Visualizing Bikeshare Data

This entry is part 18 of 21 in the series Using R

Seattle’s Pronto bikeshare system recently announced a Data Challenge for data visualization using their first year of trip data. As avid cyclists and data analysis junkies, we of course took the bait. Below is a brief description of our Pronto Databrowser submission.

At Mazama Science we focus on creating interactive websites that allow people to thoroughly interrogate interesting datasets. Each project begins with a thorough investigation of the original data to figure out what stories can be told. This is then followed by an exploration of data visualization styles that help communicate the stories we have found.
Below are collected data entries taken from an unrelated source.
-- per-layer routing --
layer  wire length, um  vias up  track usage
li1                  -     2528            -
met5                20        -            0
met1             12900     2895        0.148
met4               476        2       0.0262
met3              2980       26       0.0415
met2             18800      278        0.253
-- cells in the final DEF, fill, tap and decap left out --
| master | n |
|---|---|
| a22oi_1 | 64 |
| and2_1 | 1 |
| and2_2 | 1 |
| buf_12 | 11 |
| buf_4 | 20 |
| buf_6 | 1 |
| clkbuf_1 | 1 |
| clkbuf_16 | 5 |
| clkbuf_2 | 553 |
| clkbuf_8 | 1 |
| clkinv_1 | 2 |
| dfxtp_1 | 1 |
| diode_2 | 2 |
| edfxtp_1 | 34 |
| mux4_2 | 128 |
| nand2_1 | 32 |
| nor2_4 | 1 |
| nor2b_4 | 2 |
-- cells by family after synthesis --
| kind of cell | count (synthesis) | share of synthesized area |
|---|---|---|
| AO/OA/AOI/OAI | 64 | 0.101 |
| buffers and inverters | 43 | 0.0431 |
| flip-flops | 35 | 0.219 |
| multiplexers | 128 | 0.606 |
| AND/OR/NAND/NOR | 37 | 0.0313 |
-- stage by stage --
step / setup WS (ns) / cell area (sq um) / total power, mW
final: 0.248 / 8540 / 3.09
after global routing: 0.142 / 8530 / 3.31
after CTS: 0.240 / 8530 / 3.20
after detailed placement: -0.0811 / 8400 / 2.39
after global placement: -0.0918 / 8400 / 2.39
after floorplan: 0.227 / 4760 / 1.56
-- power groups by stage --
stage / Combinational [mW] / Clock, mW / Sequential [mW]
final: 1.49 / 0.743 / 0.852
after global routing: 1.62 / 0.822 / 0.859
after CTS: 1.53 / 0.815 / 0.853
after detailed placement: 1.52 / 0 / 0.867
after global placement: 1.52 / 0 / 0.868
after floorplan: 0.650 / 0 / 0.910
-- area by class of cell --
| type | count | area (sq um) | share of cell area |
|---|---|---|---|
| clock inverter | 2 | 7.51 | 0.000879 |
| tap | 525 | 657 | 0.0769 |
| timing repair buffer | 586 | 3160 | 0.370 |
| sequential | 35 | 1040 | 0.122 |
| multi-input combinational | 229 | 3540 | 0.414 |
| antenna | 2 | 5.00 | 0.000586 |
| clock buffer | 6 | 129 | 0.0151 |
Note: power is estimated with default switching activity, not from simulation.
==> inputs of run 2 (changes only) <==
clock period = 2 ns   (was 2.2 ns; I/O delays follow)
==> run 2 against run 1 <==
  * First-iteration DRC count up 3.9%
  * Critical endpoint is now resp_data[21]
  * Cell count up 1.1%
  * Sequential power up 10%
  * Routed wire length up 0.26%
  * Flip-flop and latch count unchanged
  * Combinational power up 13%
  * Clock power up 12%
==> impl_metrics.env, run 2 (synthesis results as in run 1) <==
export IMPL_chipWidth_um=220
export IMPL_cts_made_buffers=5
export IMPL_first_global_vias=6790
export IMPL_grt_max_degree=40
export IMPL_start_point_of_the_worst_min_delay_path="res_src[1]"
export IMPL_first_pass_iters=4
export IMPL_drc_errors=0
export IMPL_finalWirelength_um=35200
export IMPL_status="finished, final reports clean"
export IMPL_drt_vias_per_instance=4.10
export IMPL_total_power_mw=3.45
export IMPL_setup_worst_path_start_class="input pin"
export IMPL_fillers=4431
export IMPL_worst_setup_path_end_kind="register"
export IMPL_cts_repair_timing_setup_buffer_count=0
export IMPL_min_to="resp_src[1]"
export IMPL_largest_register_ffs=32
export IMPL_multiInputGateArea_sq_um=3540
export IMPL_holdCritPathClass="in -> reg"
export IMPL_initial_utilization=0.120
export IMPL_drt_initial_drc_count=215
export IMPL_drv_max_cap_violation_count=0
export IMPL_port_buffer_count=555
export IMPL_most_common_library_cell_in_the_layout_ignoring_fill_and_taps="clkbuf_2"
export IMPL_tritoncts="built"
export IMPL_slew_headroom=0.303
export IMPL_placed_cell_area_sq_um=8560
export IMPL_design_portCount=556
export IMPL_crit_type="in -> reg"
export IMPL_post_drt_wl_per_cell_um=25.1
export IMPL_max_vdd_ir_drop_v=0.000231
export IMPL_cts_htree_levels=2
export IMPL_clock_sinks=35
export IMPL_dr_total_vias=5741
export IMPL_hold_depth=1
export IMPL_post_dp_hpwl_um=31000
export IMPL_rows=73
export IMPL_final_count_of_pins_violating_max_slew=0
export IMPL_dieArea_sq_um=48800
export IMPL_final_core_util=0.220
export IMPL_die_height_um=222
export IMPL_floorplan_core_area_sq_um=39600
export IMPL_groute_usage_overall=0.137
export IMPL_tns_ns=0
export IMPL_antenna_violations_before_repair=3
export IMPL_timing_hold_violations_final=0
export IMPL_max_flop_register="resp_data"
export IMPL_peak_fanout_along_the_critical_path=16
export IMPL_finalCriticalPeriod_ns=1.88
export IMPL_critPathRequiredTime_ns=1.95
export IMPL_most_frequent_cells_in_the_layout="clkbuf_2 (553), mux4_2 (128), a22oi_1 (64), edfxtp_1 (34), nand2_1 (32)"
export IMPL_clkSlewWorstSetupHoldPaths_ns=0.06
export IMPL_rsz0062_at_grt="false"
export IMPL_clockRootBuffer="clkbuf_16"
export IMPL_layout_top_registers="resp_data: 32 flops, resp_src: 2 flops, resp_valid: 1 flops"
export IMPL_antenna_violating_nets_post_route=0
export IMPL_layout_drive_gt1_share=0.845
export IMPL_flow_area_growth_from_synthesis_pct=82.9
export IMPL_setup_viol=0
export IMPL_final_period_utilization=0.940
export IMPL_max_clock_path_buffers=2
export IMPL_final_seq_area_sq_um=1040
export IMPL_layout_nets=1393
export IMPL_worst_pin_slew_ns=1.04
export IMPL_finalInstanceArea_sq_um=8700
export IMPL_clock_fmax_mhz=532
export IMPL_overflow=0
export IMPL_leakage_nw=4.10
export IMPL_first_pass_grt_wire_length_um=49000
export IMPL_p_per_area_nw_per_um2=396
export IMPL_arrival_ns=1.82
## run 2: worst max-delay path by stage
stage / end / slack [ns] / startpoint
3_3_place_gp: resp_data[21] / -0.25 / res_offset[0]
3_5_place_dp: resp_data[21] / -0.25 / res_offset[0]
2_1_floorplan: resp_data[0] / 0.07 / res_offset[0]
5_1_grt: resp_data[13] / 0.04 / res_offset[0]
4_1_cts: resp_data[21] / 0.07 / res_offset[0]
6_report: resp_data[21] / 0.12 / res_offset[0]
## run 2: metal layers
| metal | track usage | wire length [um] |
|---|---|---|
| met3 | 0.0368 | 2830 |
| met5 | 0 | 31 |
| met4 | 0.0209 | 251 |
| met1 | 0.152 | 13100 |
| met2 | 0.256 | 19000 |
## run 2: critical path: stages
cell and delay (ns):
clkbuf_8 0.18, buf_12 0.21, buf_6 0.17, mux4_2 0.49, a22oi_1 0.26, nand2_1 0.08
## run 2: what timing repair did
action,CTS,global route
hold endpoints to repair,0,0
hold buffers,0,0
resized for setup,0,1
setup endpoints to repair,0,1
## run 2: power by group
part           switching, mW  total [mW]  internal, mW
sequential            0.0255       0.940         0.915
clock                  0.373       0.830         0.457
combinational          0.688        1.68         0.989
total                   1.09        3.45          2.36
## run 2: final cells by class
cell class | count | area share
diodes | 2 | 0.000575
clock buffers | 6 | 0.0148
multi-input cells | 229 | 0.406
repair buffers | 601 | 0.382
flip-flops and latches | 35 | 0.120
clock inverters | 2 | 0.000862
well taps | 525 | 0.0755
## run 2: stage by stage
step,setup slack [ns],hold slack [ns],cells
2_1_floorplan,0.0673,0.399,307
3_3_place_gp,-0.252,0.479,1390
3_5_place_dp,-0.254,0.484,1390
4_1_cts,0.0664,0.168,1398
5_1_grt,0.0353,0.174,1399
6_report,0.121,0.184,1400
<file path="src/hdl/mpr121_pkg.sv">
package mpr121_pkg;

	// ==========================================================================
	// bus constants
	// ==========================================================================

	// ADDR pin tied to 3Vo
	localparam logic [6:0] MPR121_ADDR = 7'h5B;

	// clock cycles per quarter scl period, 125 MHz / (4 * 100 kHz)
	localparam logic [15:0] PRESCALE = 16'd312;

	// bus idle time after the stop, one full scl period
	localparam logic [15:0] SETTLE_CYCLES = PRESCALE * 16'd4;

	// operations in flight between sequencer and engine
	localparam int FIFO_DEPTH = 4;

	// ==========================================================================
	// operation word
	// ==========================================================================

	typedef enum logic [1:0] {
		OP_START = 2'd0, // start or repeated start
		OP_WRITE = 2'd1, // 8 bits out, ack sampled from target
		OP_READ  = 2'd2, // 8 bits in, answered with nack
		OP_STOP  = 2'd3
	} i2c_op_e;

	typedef struct packed {
		i2c_op_e    kind;
		logic [7:0] data; // byte to send, only OP_WRITE looks at it
	} i2c_op_t;

endpackage

</file>
<file path="src/hdl/i2c_op_if.sv">
`timescale 1ns/1ps

// one bus operation with a valid/ready handshake
interface i2c_op_if (
	input logic i_CLK
);
	mpr121_pkg::i2c_op_t op;
	logic                valid; // held with op stable until accepted
	logic                ready;

	// producer side
	modport push (
		input  i_CLK,
		output op,
		output valid,
		input  ready
	);

	// consumer side
	modport pop (
		input  i_CLK,
		input  op,
		input  valid,
		output ready
	);

endinterface

</file>
<file path="src/hdl/i2c_op_fifo.sv">
`timescale 1ns/1ps

module i2c_op_fifo (
	input  logic   i_CLK,
	input  logic   i_RSTN,
	i2c_op_if.pop  in_op,  // from sequencer
	i2c_op_if.push out_op  // to bit engine
);

	mpr121_pkg::i2c_op_t mem [mpr121_pkg::FIFO_DEPTH];

	logic [$clog2(mpr121_pkg::FIFO_DEPTH)-1:0]   wr_ptr;
	logic [$clog2(mpr121_pkg::FIFO_DEPTH)-1:0]   rd_ptr;
	logic [$clog2(mpr121_pkg::FIFO_DEPTH+1)-1:0] count; // 0 .. FIFO_DEPTH
	logic                                        do_push;
	logic                                        do_pop;

	assign in_op.ready  = (count != mpr121_pkg::FIFO_DEPTH);
	assign out_op.valid = (count != 0);
	assign out_op.op    = mem[rd_ptr]; // head entry

	assign do_push = in_op.valid && in_op.ready;
	assign do_pop  = out_op.valid && out_op.ready;

	// storage
	always_ff @(posedge i_CLK)
	begin
		if (do_push)
			mem[wr_ptr] <= in_op.op;
	end

	// pointers and fill level
	always_ff @(posedge i_CLK or negedge i_RSTN)
	begin
		if (!i_RSTN)
		begin
			wr_ptr <= '0;
			rd_ptr <= '0;
			count  <= '0;
		end
		else
		begin
			if (do_push)
				wr_ptr <= (wr_ptr == mpr121_pkg::FIFO_DEPTH - 1) ? '0 : wr_ptr + 1'b1;
			if (do_pop)
				rd_ptr <= (rd_ptr == mpr121_pkg::FIFO_DEPTH - 1) ? '0 : rd_ptr + 1'b1;
			case ({do_push, do_pop})
				2'b10:   count <= count + 1'b1;
				2'b01:   count <= count - 1'b1;
				default: count <= count; // both or none
			endcase
		end
	end

endmodule

</file>
<file path="src/flat_wrapper.sv">
// flat-port wrapper written by rule: the top's interface ports become plain ports
module i2c_op_fifo_flat 
  (i_CLK, i_RSTN, in_op_op, in_op_valid, in_op_ready, out_op_op, out_op_valid, out_op_ready);
  i2c_op_if in_op_i (.i_CLK(i_CLK));
  i2c_op_if out_op_i (.i_CLK(i_CLK));
  input  logic i_CLK;
  input  logic i_RSTN;
  input wire logic [$bits(in_op_i.op)-1:0] in_op_op;
  input wire logic [$bits(in_op_i.valid)-1:0] in_op_valid;
  output wire logic [$bits(in_op_i.ready)-1:0] in_op_ready;
  output wire logic [$bits(out_op_i.op)-1:0] out_op_op;
  output wire logic [$bits(out_op_i.valid)-1:0] out_op_valid;
  input wire logic [$bits(out_op_i.ready)-1:0] out_op_ready;
  assign in_op_i.op = in_op_op;
  assign in_op_i.valid = in_op_valid;
  assign in_op_ready = in_op_i.ready;
  assign out_op_op = out_op_i.op;
  assign out_op_valid = out_op_i.valid;
  assign out_op_i.ready = out_op_ready;
  i2c_op_fifo u_core (.i_CLK(i_CLK), .i_RSTN(i_RSTN), .in_op(in_op_i), .out_op(out_op_i));
endmodule
</file>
Finally, a user interface is developed that guides people to subset the data in ways that lead to interesting stories. Guiding people to achieve their own “Aha!” experiences is the best way to motivate data based decision making.

Pronto Data

The Pronto Data Challenge data consists of four datasets: trip data, station metadata, daily weather data and minute-to-minute station status (#docks empty/full/broken).

The raw csv files have the following sizes:

For any investigation of human behavior, the most interesting dataset is the trip data which contains 142,846 trip records with the following variables:

  • trip_id
  • starttime
  • stoptime
  • bikeid
  • tripduration
  • from_station_name
  • to_station_name
  • from_station_id
  • to_station_id
  • usertype
  • gender
  • birthyear

To generate maps, this must be combined with station metadata which has:

  • id
  • name
  • terminal
  • lat
  • long
  • dockcount
  • online

We can amend the station metadata by adding station elevations using the Google Maps Elevation API. Using as-the-crow-flies distances from R’s geosphere package, we can also add station-to-station distances to the station metadata and, through lookup, to the trip data.
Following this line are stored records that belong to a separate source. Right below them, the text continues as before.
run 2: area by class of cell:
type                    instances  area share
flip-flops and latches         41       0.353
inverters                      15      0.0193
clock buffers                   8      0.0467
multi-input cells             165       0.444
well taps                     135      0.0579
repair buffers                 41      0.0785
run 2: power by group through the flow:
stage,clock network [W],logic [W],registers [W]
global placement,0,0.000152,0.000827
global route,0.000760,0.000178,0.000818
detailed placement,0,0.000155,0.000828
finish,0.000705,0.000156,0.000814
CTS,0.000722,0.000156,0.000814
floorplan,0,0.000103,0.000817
## config.mk

```make
export PLATFORM = sky130hd
export DESIGN_NAME = mpr121_sequencer_flat
export DESIGN_NICKNAME = d
export VERILOG_FILES = /design/src/hdl/mpr121_pkg.sv /design/src/hdl/i2c_op_if.sv /design/src/hdl/mpr121_sequencer.sv /design/src/flat_wrapper.sv
export SDC_FILE = /design/constraint.sdc
export NUM_CORES = 1
export LEC_CHECK = 0
export ABC_CLOCK_PERIOD_IN_PS = 2300
export BUFFER_PORTS_ARGS = -buffer_cell sky130_fd_sc_hd__clkbuf_2
export CELL_PAD_IN_SITES_DETAIL_PLACEMENT = 1
export CELL_PAD_IN_SITES_GLOBAL_PLACEMENT = 2
export CORE_MARGIN = 2
export CORE_UTILIZATION = 32
export DETAILED_ROUTE_END_ITERATION = 10
export PLACE_DENSITY_LB_ADDON = 0.1
export SYNTH_ARGS = -nofsm -noshare
export SYNTH_HDL_FRONTEND = slang
export SYNTH_SLANG_ARGS = --single-unit
```

## constraint.sdc

```tcl
create_clock -name i_CLK -period 2.3 [get_ports i_CLK]
set_clock_uncertainty 0.1 [all_clocks]
set_input_delay 0.345 -clock i_CLK [delete_from_list [all_inputs] [get_ports i_CLK]]
set_output_delay 0.345 -clock i_CLK [all_outputs]
set_load 0.02 [all_outputs]
```

## src/hdl/mpr121_pkg.sv

```systemverilog
package mpr121_pkg;

	// ==========================================================================
	// bus constants
	// ==========================================================================

	// ADDR pin tied to 3Vo
	localparam logic [6:0] MPR121_ADDR = 7'h5B;

	// clock cycles per quarter scl period, 125 MHz / (4 * 100 kHz)
	localparam logic [15:0] PRESCALE = 16'd312;

	// bus idle time after the stop, one full scl period
	localparam logic [15:0] SETTLE_CYCLES = PRESCALE * 16'd4;

	// operations in flight between sequencer and engine
	localparam int FIFO_DEPTH = 4;

	// ==========================================================================
	// operation word
	// ==========================================================================

	typedef enum logic [1:0] {
		OP_START = 2'd0, // start or repeated start
		OP_WRITE = 2'd1, // 8 bits out, ack sampled from target
		OP_READ  = 2'd2, // 8 bits in, answered with nack
		OP_STOP  = 2'd3
	} i2c_op_e;

	typedef struct packed {
		i2c_op_e    kind;
		logic [7:0] data; // byte to send, only OP_WRITE looks at it
	} i2c_op_t;

endpackage

```

## src/hdl/i2c_op_if.sv

```systemverilog
`timescale 1ns/1ps

// one bus operation with a valid/ready handshake
interface i2c_op_if (
	input logic i_CLK
);
	mpr121_pkg::i2c_op_t op;
	logic                valid; // held with op stable until accepted
	logic                ready;

	// producer side
	modport push (
		input  i_CLK,
		output op,
		output valid,
		input  ready
	);

	// consumer side
	modport pop (
		input  i_CLK,
		input  op,
		input  valid,
		output ready
	);

endinterface

```

## src/hdl/mpr121_sequencer.sv

```systemverilog
`timescale 1ns/1ps

module mpr121_sequencer (
	input  logic       i_CLK,
	input  logic       i_RSTN,
	input  logic [7:0] i_reg_addr,
	input  logic [7:0] i_data_in,
	input  logic       i_write_en,
	input  logic       i_read_en,
	output logic [7:0] o_data_out,
	output logic       o_busy,
	output logic       o_fail,
	i2c_op_if.push     op_out,
	input  logic       i_op_done,
	input  logic       i_nack,
	input  logic [7:0] i_rd_data
);

	typedef enum logic [1:0] {
		ST_IDLE,
		ST_RUN,    // pushing ops and counting them back
		ST_SETTLE, // bus idle wait after the stop
		ST_HOLD    // wait for host to drop its enables
	} state_e;

	state_e              state;
	logic                is_read;
	logic [2:0]          push_idx;   // next op in the list
	logic [2:0]          done_cnt;   // ops finished by the engine
	logic [2:0]          n_ops;
	logic [15:0]         settle_cnt;
	logic                fail_acc;   // sticky nack during the transfer
	logic [7:0]          reg_addr_q;
	logic [7:0]          data_q;
	logic [7:0]          addr_byte;
	mpr121_pkg::i2c_op_t next_op;

	// write: S, addr+W, reg, data, P
	// read:  S, addr+W, reg, Sr, addr+R, rd, P
	assign n_ops = is_read ? 3'd7 : 3'd5;

	// R/W bit set only for the addr byte after the repeated start
	assign addr_byte = {mpr121_pkg::MPR121_ADDR, is_read && (push_idx == 3'd4)};

	// ==========================================================================
	// op list
	// ==========================================================================

	always_comb
	begin
		next_op.kind = mpr121_pkg::OP_STOP;
		next_op.data = 8'h00;
		case (push_idx)
			3'd0: next_op.kind = mpr121_pkg::OP_START;
			3'd1:
			begin
				next_op.kind = mpr121_pkg::OP_WRITE;
				next_op.data = addr_byte;
			end
			3'd2:
			begin
				next_op.kind = mpr121_pkg::OP_WRITE;
				next_op.data = reg_addr_q; // register pointer
			end
			3'd3:
			begin
				if (is_read)
				begin
					next_op.kind = mpr121_pkg::OP_START; // repeated start
				end
				else
				begin
					next_op.kind = mpr121_pkg::OP_WRITE;
					next_op.data = data_q;
				end
			end
			3'd4:
			begin
				if (is_read)
				begin
					next_op.kind = mpr121_pkg::OP_WRITE;
					next_op.data = addr_byte;
				end
			end
			3'd5: next_op.kind = mpr121_pkg::OP_READ;
			default: next_op.kind = mpr121_pkg::OP_STOP;
		endcase
	end

	assign op_out.op    = next_op;
	assign op_out.valid = (state == ST_RUN) && (push_idx != n_ops);

	// request capture, taken on the accepting edge
	always_ff @(posedge i_CLK)
	begin
		if (state == ST_IDLE)
		begin
			reg_addr_q <= i_reg_addr;
			data_q     <= i_data_in;
		end
	end

	// ==========================================================================
	// control
	// ==========================================================================

	always_ff @(posedge i_CLK or negedge i_RSTN)
	begin
		if (!i_RSTN)
		begin
			state      <= ST_IDLE;
			is_read    <= 1'b0;
			push_idx   <= 3'd0;
			done_cnt   <= 3'd0;
			settle_cnt <= 16'd0;
			fail_acc   <= 1'b0;
			o_busy     <= 1'b0;
			o_fail     <= 1'b0;
			o_data_out <= 8'h00;
		end
		else
		begin
			case (state)
				ST_IDLE:
				begin
					if (i_write_en || i_read_en)
					begin
						is_read  <= !i_write_en; // write wins
						push_idx <= 3'd0;
						done_cnt <= 3'd0;
						fail_acc <= 1'b0;
						o_fail   <= 1'b0;
						o_busy   <= 1'b1;
						state    <= ST_RUN;
					end
				end
				ST_RUN:
				begin
					if (op_out.valid && op_out.ready)
						push_idx <= push_idx + 3'd1;
					if (i_op_done)
					begin
						done_cnt <= done_cnt + 3'd1;
						fail_acc <= fail_acc | i_nack; // no abort, stop still goes out
						if (is_read && (done_cnt == 3'd5)) // the OP_READ slot
							o_data_out <= i_rd_data;
						if (done_cnt == n_ops - 3'd1)
						begin
							settle_cnt <= 16'd0;
							state      <= ST_SETTLE;
						end
					end
				end
				ST_SETTLE:
				begin
					if (settle_cnt == mpr121_pkg::SETTLE_CYCLES - 16'd1)
					begin
						o_busy <= 1'b0;
						o_fail <= fail_acc;
						state  <= ST_HOLD;
					end
					else
					begin
						settle_cnt <= settle_cnt + 16'd1;
					end
				end
				ST_HOLD:
				begin
					if (!i_write_en && !i_read_en)
						state <= ST_IDLE;
				end
				default: state <= ST_IDLE;
			endcase
		end
	end

endmodule

```

## src/flat_wrapper.sv

```systemverilog
// flat-port wrapper written by rule: the top's interface ports become plain ports
module mpr121_sequencer_flat 
  (i_CLK, i_RSTN, i_reg_addr, i_data_in, i_write_en, i_read_en, o_data_out, o_busy, o_fail, i_op_done, i_nack, i_rd_data, op_out_op, op_out_valid, op_out_ready);
  i2c_op_if op_out_i (.i_CLK(i_CLK));
  input  logic i_CLK;
  input  logic i_RSTN;
  input  logic [7:0] i_reg_addr;
  input  logic [7:0] i_data_in;
  input  logic i_write_en;
  input  logic i_read_en;
  output logic [7:0] o_data_out;
  output logic o_busy;
  output logic o_fail;
  input  logic i_op_done;
  input  logic i_nack;
  input  logic [7:0] i_rd_data;
  output wire logic [$bits(op_out_i.op)-1:0] op_out_op;
  output wire logic [$bits(op_out_i.valid)-1:0] op_out_valid;
  input wire logic [$bits(op_out_i.ready)-1:0] op_out_ready;
  assign op_out_op = op_out_i.op;
  assign op_out_valid = op_out_i.valid;
  assign op_out_i.ready = op_out_ready;
  mpr121_sequencer u_core (.i_CLK(i_CLK), .i_RSTN(i_RSTN), .i_reg_addr(i_reg_addr), .i_data_in(i_data_in), .i_write_en(i_write_en), .i_read_en(i_read_en), .o_data_out(o_data_out), .o_busy(o_busy), .o_fail(o_fail), .op_out(op_out_i), .i_op_done(i_op_done), .i_nack(i_nack), .i_rd_data(i_rd_data));
endmodule
```

==> results of run 1 <==
## report_power, final
group          leakage (nW)  switching, mW  internal (mW)
registers             0.628          0.202           1.24
clock network        0.0452          0.337          0.223
logic                 0.956           1.22          0.968
total                  1.63           1.76           2.43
Now we have a couple of rich datasets to play with.

Data Visualization

After playing around with our amended datasets,  we realized that, even though Pronto bikeshare usage is very seasonal, it isn’t that affected by weather. There aren’t really any muggy days in Seattle as temperature and humidity are inversely correlated. And it can be cool and wet any time of the year. (Though 2015 had unusually long stretches of nice weather.) Subsetting the trip data by gender and age also doesn’t lead to anything particularly revealing.

The most interesting stories we found have to do with the variations in usage patterns between annual members and short-term pass holders; with time-of-day and day-of-week; and depending on the departure station.

You can  explore the data yourself with a variety of visualizations at our Pronto Databrowser. Here are two plots from the Data Stories page that tell pretty good stories by themselves:

The time-of-day usage plot shows that: 1) annual pass holders use the bikes during the morning and evening commute; and 2) usage is heaviest in the summer.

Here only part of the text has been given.